Similarly, experiments on rabbits using voraxin α, a protein derived from the male tick and transferred to the female through copulation to stimulate female blood-feeding [
104], have yielded vaccine efficiency by reducing feeding times in
Amblyomma hebraeum. There is an amino acid sequence similarity between the voraxin α of
A. hebraeum (85%) and that of
D. variabilis (92%) and
R. appendiculatus (85%) [
86]. The immunization results could therefore potentially be similar, making this protein a good multispecies vaccine candidate.

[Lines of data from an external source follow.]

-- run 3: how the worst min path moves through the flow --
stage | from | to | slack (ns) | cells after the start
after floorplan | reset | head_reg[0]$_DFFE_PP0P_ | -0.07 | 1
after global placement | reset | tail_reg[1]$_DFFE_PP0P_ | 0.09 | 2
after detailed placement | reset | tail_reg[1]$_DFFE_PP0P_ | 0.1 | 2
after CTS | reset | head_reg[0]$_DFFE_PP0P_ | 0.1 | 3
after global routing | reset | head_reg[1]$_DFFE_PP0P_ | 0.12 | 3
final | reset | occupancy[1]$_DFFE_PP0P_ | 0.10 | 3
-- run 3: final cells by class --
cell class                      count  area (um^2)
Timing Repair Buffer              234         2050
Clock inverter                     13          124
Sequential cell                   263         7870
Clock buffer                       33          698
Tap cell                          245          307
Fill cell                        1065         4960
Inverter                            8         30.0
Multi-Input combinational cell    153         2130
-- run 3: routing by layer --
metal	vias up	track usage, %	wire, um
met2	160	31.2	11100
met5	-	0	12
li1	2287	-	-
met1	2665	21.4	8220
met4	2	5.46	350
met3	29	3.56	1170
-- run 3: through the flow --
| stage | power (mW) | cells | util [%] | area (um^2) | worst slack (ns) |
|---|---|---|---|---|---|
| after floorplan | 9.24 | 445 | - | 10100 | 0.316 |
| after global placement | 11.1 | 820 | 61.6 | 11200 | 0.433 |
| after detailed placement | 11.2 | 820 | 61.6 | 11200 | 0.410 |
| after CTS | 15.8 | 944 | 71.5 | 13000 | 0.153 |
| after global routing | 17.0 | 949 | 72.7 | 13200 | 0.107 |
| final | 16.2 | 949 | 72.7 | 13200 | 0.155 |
[src/rtl/fir_mac_filter_pkg.sv]
// Shared types and constants for the 8-tap FIR MAC engine.
// FIR_SATURATE_EN selects clamping (defined) or two's-complement wrap (default) of the output.
package fir_pkg;

    localparam int NTAPS = 8;
    localparam int DW    = 24;
    localparam int CW    = 16;
    localparam int ACCW  = 43;
    localparam int FRAC  = 15;
    localparam int PW    = DW + CW;
    localparam int KW    = $clog2(NTAPS);

    typedef enum logic [1:0] {IDLE, MAC, DONE} fir_state_t;

    typedef logic signed [DW-1:0]   sample_t;
    typedef logic signed [CW-1:0]   coeff_t;
    typedef logic signed [ACCW-1:0] acc_t;

    // Reduce the already-shifted accumulator to the output sample width.
    function automatic sample_t reduce_result(input acc_t v);
`ifdef FIR_SATURATE_EN
        if (v > acc_t'(2**(DW-1) - 1))
            return {1'b0, {(DW-1){1'b1}}};
        else if (v < acc_t'(-(2**(DW-1))))
            return {1'b1, {(DW-1){1'b0}}};
        else
            return v[DW-1:0];
`else
        return v[DW-1:0];
`endif
    endfunction

endpackage

[src/rtl/fir_mac_filter_if.sv]
// Sample/tap bus between the upstream source, the FIR engine and the sample consumer.
interface fir_mac_filter_if;
    import fir_pkg::*;

    logic [NTAPS*CW-1:0] taps_in;
    logic                in_valid;
    logic                in_ready;
    sample_t             sample_in;
    logic                out_valid;
    sample_t             sample_out;

    modport master (
        output taps_in, in_valid, sample_in,
        input  in_ready, out_valid, sample_out
    );

    modport slave (
        input  taps_in, in_valid, sample_in,
        output in_ready, out_valid, sample_out
    );

endinterface

[src/rtl/fir_mac_filter_mac_unit.sv]
// Single signed multiplier feeding a clearable accumulator; kept separate so the
// multiply maps cleanly onto one DSP block.
module fir_mac_unit
    import fir_pkg::*;
(
    input  logic    clk,
    input  logic    reset,
    input  logic    clear,
    input  logic    en,
    input  sample_t a,
    input  coeff_t  b,
    output acc_t    acc
);

    logic signed [PW-1:0] product;

    assign product = a * b;

    // NOTE: sequential state uses non-blocking assignments so every register
    // samples the pre-edge value, independent of statement order.
    always_ff @(posedge clk) begin
        if (reset || clear)
            acc <= '0;
        else if (en)
            acc <= acc + acc_t'(product);
    end

endmodule

[src/rtl/fir_mac_filter.sv]
// 8-tap FIR: one sample per request, 8 time-shared MAC cycles, registered output pulse.
module fir_mac_filter
    import fir_pkg::*;
(
    input  logic              clk,
    input  logic              reset,
    fir_mac_filter_if.slave   bus
);

    fir_state_t        state, state_next;
    sample_t           xline  [NTAPS];
    coeff_t            taps_q [NTAPS];
    logic [KW-1:0]     k;
    logic              accept, mac_clr, mac_en, in_ready;
    logic              out_valid;
    sample_t           sample_out;
    acc_t              acc;

    assign bus.in_ready   = in_ready;
    assign bus.out_valid  = out_valid;
    assign bus.sample_out = sample_out;

    always_ff @(posedge clk) begin
        if (reset)
            state <= IDLE;
        else
            state <= state_next;
    end

    // NOTE: every output of this block gets a default first, so no path can
    // leave a signal unassigned and infer a latch.
    always_comb begin
        state_next = state;
        in_ready   = 1'b0;
        accept     = 1'b0;
        mac_clr    = 1'b0;
        mac_en     = 1'b0;
        case (state)
            IDLE: begin
                in_ready = !reset;
                accept   = bus.in_valid && !reset;
                if (accept) begin
                    mac_clr    = 1'b1;
                    state_next = MAC;
                end
            end
            MAC: begin
                mac_en = 1'b1;
                if (k == KW'(NTAPS-1))
                    state_next = DONE;
            end
            DONE:    state_next = IDLE;
            default: state_next = IDLE;
        endcase
    end

    // NOTE: the delay line is reset explicitly because an aborted computation
    // must not leak old samples into the next result.
    always_ff @(posedge clk) begin
        if (reset) begin
            for (int i = 0; i < NTAPS; i++) begin
                xline[i]  <= '0;
                taps_q[i] <= '0;
            end
            k          <= '0;
            out_valid  <= 1'b0;
            sample_out <= '0;
        end else begin
            out_valid <= 1'b0;
            if (accept) begin
                xline[0] <= bus.sample_in;
                for (int i = NTAPS-1; i > 0; i--)
                    xline[i] <= xline[i-1];
                for (int i = 0; i < NTAPS; i++)
                    taps_q[i] <= coeff_t'(bus.taps_in[(NTAPS-1-i)*CW +: CW]);
                k <= '0;
            end
            if (mac_en)
                k <= k + 1'b1;
            if (state == DONE) begin
                sample_out <= reduce_result(acc >>> FRAC);
                out_valid  <= 1'b1;
            end
        end
    end

    fir_mac_unit u_mac (
        .clk   (clk),
        .reset (reset),
        .clear (mac_clr),
        .en    (mac_en),
        .a     (xline[k]),
        .b     (taps_q[k]),
        .acc   (acc)
    );

endmodule

[src/flat_wrapper.sv]
// flat-port wrapper written by rule: the top's interface ports become plain ports
module fir_mac_filter_flat import fir_pkg::*;
  (clk, reset, bus_taps_in, bus_in_valid, bus_sample_in, bus_in_ready, bus_out_valid, bus_sample_out);
  fir_mac_filter_if bus_i ();
  input  logic clk;
  input  logic reset;
  input wire logic [$bits(bus_i.taps_in)-1:0] bus_taps_in;
  input wire logic [$bits(bus_i.in_valid)-1:0] bus_in_valid;
  input wire logic [$bits(bus_i.sample_in)-1:0] bus_sample_in;
  output wire logic [$bits(bus_i.in_ready)-1:0] bus_in_ready;
  output wire logic [$bits(bus_i.out_valid)-1:0] bus_out_valid;
  output wire logic [$bits(bus_i.sample_out)-1:0] bus_sample_out;
  assign bus_i.taps_in = bus_taps_in;
  assign bus_i.in_valid = bus_in_valid;
  assign bus_i.sample_in = bus_sample_in;
  assign bus_in_ready = bus_i.in_ready;
  assign bus_out_valid = bus_i.out_valid;
  assign bus_sample_out = bus_i.sample_out;
  fir_mac_filter u_core (.clk(clk), .reset(reset), .bus(bus_i));
endmodule
[config.mk]
export PLATFORM = sky130hd
export DESIGN_NAME = fir_mac_filter_flat
export DESIGN_NICKNAME = d
export VERILOG_FILES = /design/src/rtl/fir_mac_filter_pkg.sv /design/src/rtl/fir_mac_filter_if.sv /design/src/rtl/fir_mac_filter_mac_unit.sv /design/src/rtl/fir_mac_filter.sv /design/src/flat_wrapper.sv
export SDC_FILE = /design/constraint.sdc
export NUM_CORES = 2
export LEC_CHECK = 0
export ABC_CLOCK_PERIOD_IN_PS = 15250
export CAP_MARGIN = 20
export CORE_MARGIN = 3
export CORE_UTILIZATION = 50
export CTS_CLUSTER_SIZE = 8
export DETAILED_ROUTE_END_ITERATION = 8
export GPL_ROUTABILITY_DRIVEN = 0
export PLACE_DENSITY = 0.69
export RECOVER_POWER = 50
export SLEW_MARGIN = 20
export SYNTH_ARGS = -nofsm -noshare
export SYNTH_HDL_FRONTEND = slang
export SYNTH_SLANG_ARGS = --single-unit
export TNS_END_PERCENT = 100
[constraint.sdc]
create_clock -name clk -period 15.25 [get_ports clk]
set_clock_uncertainty 0.1 [all_clocks]
set_input_delay 2.2875 -clock clk [delete_from_list [all_inputs] [get_ports clk]]
set_output_delay 2.2875 -clock clk [all_outputs]
set_load 0.01 [all_outputs]
==> flow_summary_export.csv <==
group,metric,value,unit
clocking,hold_buffers,0,
flow_run,drv_cap,2,
timing,timing.slew.headroom,-112,%
timing,max_freq,106,MHz
critical_path,cp-start-kind,"flip-flop",
cells_and_area,drive_gt1_share,7.33,%
timing,setup_violations,0,
clocking,cts_tree,"yes",
detailed_routing,detail_route.iter0.violations,2049,
timing,maxSlewViolCount,105,
cells_and_area,syn_to_final_growth,12.5,%
timing,hold_slack,348,ps
detailed_routing,wirelength,74300,um
critical_path,crit_top_cell,"fa_1",
yosys,syn_inst,2821,
yosys,synth_top_cell_area_share,30.6,%
die,fp.dieH,257,um
critical_path,cp-end-kind,"flip-flop",
yosys,synth_top_area_cell,"edfxtp_1",
die,die_w,257,um
critical_path,worstSetupPathType,"flip-flop to flip-flop",
yosys,netlist_area,31400,um^2
timing,rsz0062_at_grt,"false",
timing,period_share,61.7,%
status,outcome,"complete, but fails checks",
die,start_util,50.7,%
die,fp-row-count,91,
yosys,synth-seq-cells,392,
yosys,synth.yosys.seq_area_share,35.2,%
clocking,cts_setup_buffers,0,
critical_path,path_cells,"buf_4 > mux4_2 > mux2i_1 > nor2_1 > fa_1 > inv_1 > fa_1 > fa_1 > fa_1 > inv_1 > fa_1 > inv_1 > fa_1 > inv_1 > ha_1 > nand2_1 > o31ai_1 > a31oi_1 > o41ai_1 > o41ai_1 > nand2b_1 > mux2i_1 > a21oi_1",
clocking,cts_root_buf,"clkbuf_16",
placed_design,port_buffers,180,
clocking,clock_sinks,392,
yosys,mappedNetlistNets,3494,
yosys,synth_ff_type,"edfxtp_1",
timing,setup_tns,0,ps
grt,grt_pass1_wl,121000,um
placed_design,dp_hpwl,53900,um
cells_and_area,nNetsFinal,3595,
clocking,htreeDepth,2,
detailed_routing,vias,20949,
critical_path,path_max_fanout,47,
detailed_routing,via_per_inst,5.56,
clocking,clk_pin_slew,50,ps
critical_path,r2r_cells,23,
power,ir_worst_vdd,0.150,mV
hold_path,hold_path.class,"flip-flop to flip-flop",
detailed_routing,drt-wirelength-per-cell,19.7,um
critical_path,reg2reg_slack,5850,ps
timing,hold_viol,0,
die,pin_count,181,
critical_path,timing.rr.end,"u_core.u_mac.acc[38]",
yosys,synth_commonest_cells,"inv_1 (483), fa_1 (405), edfxtp_1 (320)",
yosys,synth-edff-count,320,
die,core_area,61900,um^2
timing,worst_slew_pin_slew,3170,ps
cells_and_area,post-route-util,57.1,%
grt,grt-ovfl-total,0,
clocking,clockBufferDepth,3,
clocking,cts_made_buffers,55,
yosys,synth.distinct_cells,58,
power,p_leak,16.2,nW
critical_path,critical_path_required,15570,ps
cells_and_area,diodes,0,
detailed_routing,drcViolationCount,0,
grt,grt_max_degree,253,
detailed_routing,antenna_left,0,
yosys,synth.most_common_cell,"inv_1",
detailed_routing,drt_first_pass_iters,6,
grt,grt_pass1_vias,22155,
hold_path,worstHoldPathCells,2,
power,power.density,194,nW/um^2
yosys,yosys_warnings,0,
yosys,synthArstFlopShare,0,%
critical_path,slowest_delay,840,ps
status,failed_checks,"capacitance limit, slew limit",
hold_path,min_to,"u_core.bus.sample_out[14]",
timing,period_minus_slack,9400,ps
hold_path,min-delay-start,"u_core.bus.sample_out[14]",
grt,antenna_found_initial,1,
critical_path,slowest_stage,"buf_4",
grt,grtUsageTotal,23.0,%
yosys,postSynthAreaPerCell,11.1,um^2
yosys,synth_top_cells_by_area,"edfxtp_1 (31%), fa_1 (26%), and3_1 (5.8%)",
clocking,cts-resized-gates,0,
clocking,clock_latency,600,ps
critical_path,cp.arrival,9730,ps
die,dieArea,65900,um^2
cell type report:
| type | instances | area (um^2) |
|---|---|---|
| clock buffer | 67 | 1450 |
| sequential | 392 | 11100 |
| inverter | 492 | 1850 |
| timing repair buffer | 200 | 1960 |
| tap | 837 | 1050 |
| fill | 5138 | 26600 |
| clock inverter | 2 | 60.1 |
| multi-input combinational | 1781 | 17900 |
layer usage:
| metal | GRT usage, % | up-vias | share of wire, % |
|---|---|---|---|
| li1 | - | 9361 | - |
| met1 | 33.4 | 10485 | 44 |
| met2 | 35.4 | 938 | 45 |
| met3 | 4.54 | 165 | 8.2 |
| met4 | 6.65 | 0 | 2.9 |
| met5 | 0 | - | 0 |
cell usage in the layout, fill, tap and decap left out, types with 56 or more instances in the layout:
cell type / instances
inv_1: 483
fa_1: 405
edfxtp_1: 320
nand2_1: 319
and3_1: 290
nor2_1: 155
clkdlybuf4s50_1: 153
ha_1: 113
a21oi_1: 79
mux4_2: 78
dfxtp_1: 69
clkbuf_16: 56
where the power goes:
group          switching [W]  leakage, nW  internal [W]  total (W)
clock               0.000440        0.732      0.000657    0.00110
sequential         0.0000458         3.97       0.00125    0.00130
combinational        0.00257         11.5       0.00189    0.00446
total                0.00305         16.2       0.00380    0.00685
worst max-delay path by stage:
| stage | startpoint | end | slack (ps) | depth (start not counted) |
|---|---|---|---|---|
| floorplan | reset | u_core.taps_q[0][0] | 2380 | 7 |
| global placement | flip-flop | u_core.u_mac.acc[32] | 5800 | 24 |
| detailed placement | flip-flop | u_core.u_mac.acc[38] | 5710 | 23 |
| CTS | flip-flop | u_core.u_mac.acc[38] | 5680 | 23 |
| global route | flip-flop | u_core.u_mac.acc[38] | 5310 | 25 |
| finish | flip-flop | u_core.u_mac.acc[38] | 5850 | 23 |
critical path, delay by kind of cell (launching register included):
family	cells	cell delay (ps)
buffers and inverters	5	1040
AND/OR/NAND/NOR	3	480
adder cells (fa/ha/maj)	7	3350
AO/OA/AOI/OAI	5	1810
multiplexers	3	1600
flip-flops	1	780
cell families after synthesis:
| logic type | count (synthesis) | synth area share (%) |
|---|---|---|
| AO/OA/AOI/OAI | 163 | 3.14 |
| XOR/XNOR | 37 | 1.03 |
| multiplexers | 143 | 8.04 |
| buffers and inverters | 648 | 7.83 |
| adder cells (fa/ha/maj) | 518 | 30.3 |
| AND/OR/NAND/NOR | 920 | 14.5 |
| flip-flops | 392 | 35.2 |
metrics by stage:
stage                     instances  setup WS (ps)  area (um^2)  power [W]
final                          3771           5850        35400    0.00685
after floorplan                2821           2380        31400    0.00476
after global placement         3702           5800        33800    0.00558
after CTS                      3771           5680        35400    0.00683
after detailed placement       3702           5710        33800    0.00571
after global routing           3771           5310        35400    0.00755
state kept, by name, indices dropped and copies added, names as in the netlist, named ones only:
name and flops:
u_core.bus.out_valid 1, u_core.bus.sample_out 24, u_core.k 3, u_core.state 2, u_core.taps_q 128, u_core.u_mac.acc 39
u_core.xline 192
Power figures use the tool's default switching activity.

The use of rabbits as animal models in the discovery of anti-tick molecules has been fundamental in enabling the testing of these molecules before inoculation of the natural hosts. It was verified that rabbits present an immune response similar to that of the natural hosts. For example, the use of the ferritin 2 protein to immunize rabbits infested with
I. ricinus (IrFER2) yielded an efficiency of 98%, while the efficiency of the same protein used in bovines infested with
R. microplus and
R. annulatus (RmFER2) was 64% and 72%, respectively [
96].
The immune responses generated by the different proteins studied in rabbits could vary depending on the challenges of ticks in immature or mature life stages. For example, the response generated by the p29 and HL34 proteins in the life stages of larvae, nymphs, and adults of
H. longicornis fed on immunized rabbits suggests that these proteins may be involved in mediating key physiological functions in the tick [
63,
71]. Although mature and immature ticks commonly express native p29, their sensitivities to rabbit immune responses against rp29 appear to be different [
63], while the native HL34 is expressed in both immature (larvae and nymphs) and adult ticks. It is thus likely that immunity against rHL34 is directed towards immature and mature ticks [
71].
Additionally, studies on rabbits have allowed us to broaden our knowledge about the “exposed” and “hidden” antigens of anti-tick proteins. For example, it was reported that HLS1 acts on the expression of hidden antigens, inhibiting the secretion of rHLS1 in rabbits during feeding [
64]. Also, 64TRP isoforms were characterized as “dual-acting” anti-tick proteins against
R. sanguineus s.l. and
I. ricinus; they target both “exposed” and “hidden” antigens, preventing attachment, and feeding by affecting the feeding site, as well as cross-reacting with ‘hidden’ midgut antigens, resulting in the death of engorged ticks [
48].
Results obtained from the study of the tick saliva proteome have shown a variety of proteins that protect ticks against host immune responses and antihemostatic mechanisms [
131,
132,
133,
134,
135,
136]. This is because, during hematophagy, tick salivary glands undergo remarkable growth and differentiation, accompanied by a significant increase in the synthesis of different proteins [
137]. Tirloni et al. identified 187 tick and 68 bovine proteins in the saliva proteome of
R. microplus, demonstrating that
R. microplus saliva is rich in hemolipoproteins, lipocalins, peptidase inhibitors, antimicrobial peptides, glycine, and maintenance proteins [
133]. These proteins, together with pharmacological bioactive lipids, can counteract the host’s defenses and hemostatic mechanisms [
131,
138], while the host physiological systems can trigger changes in the feeding activity of ticks [
139] by stimulating proteins to limit host defense mechanisms [
140].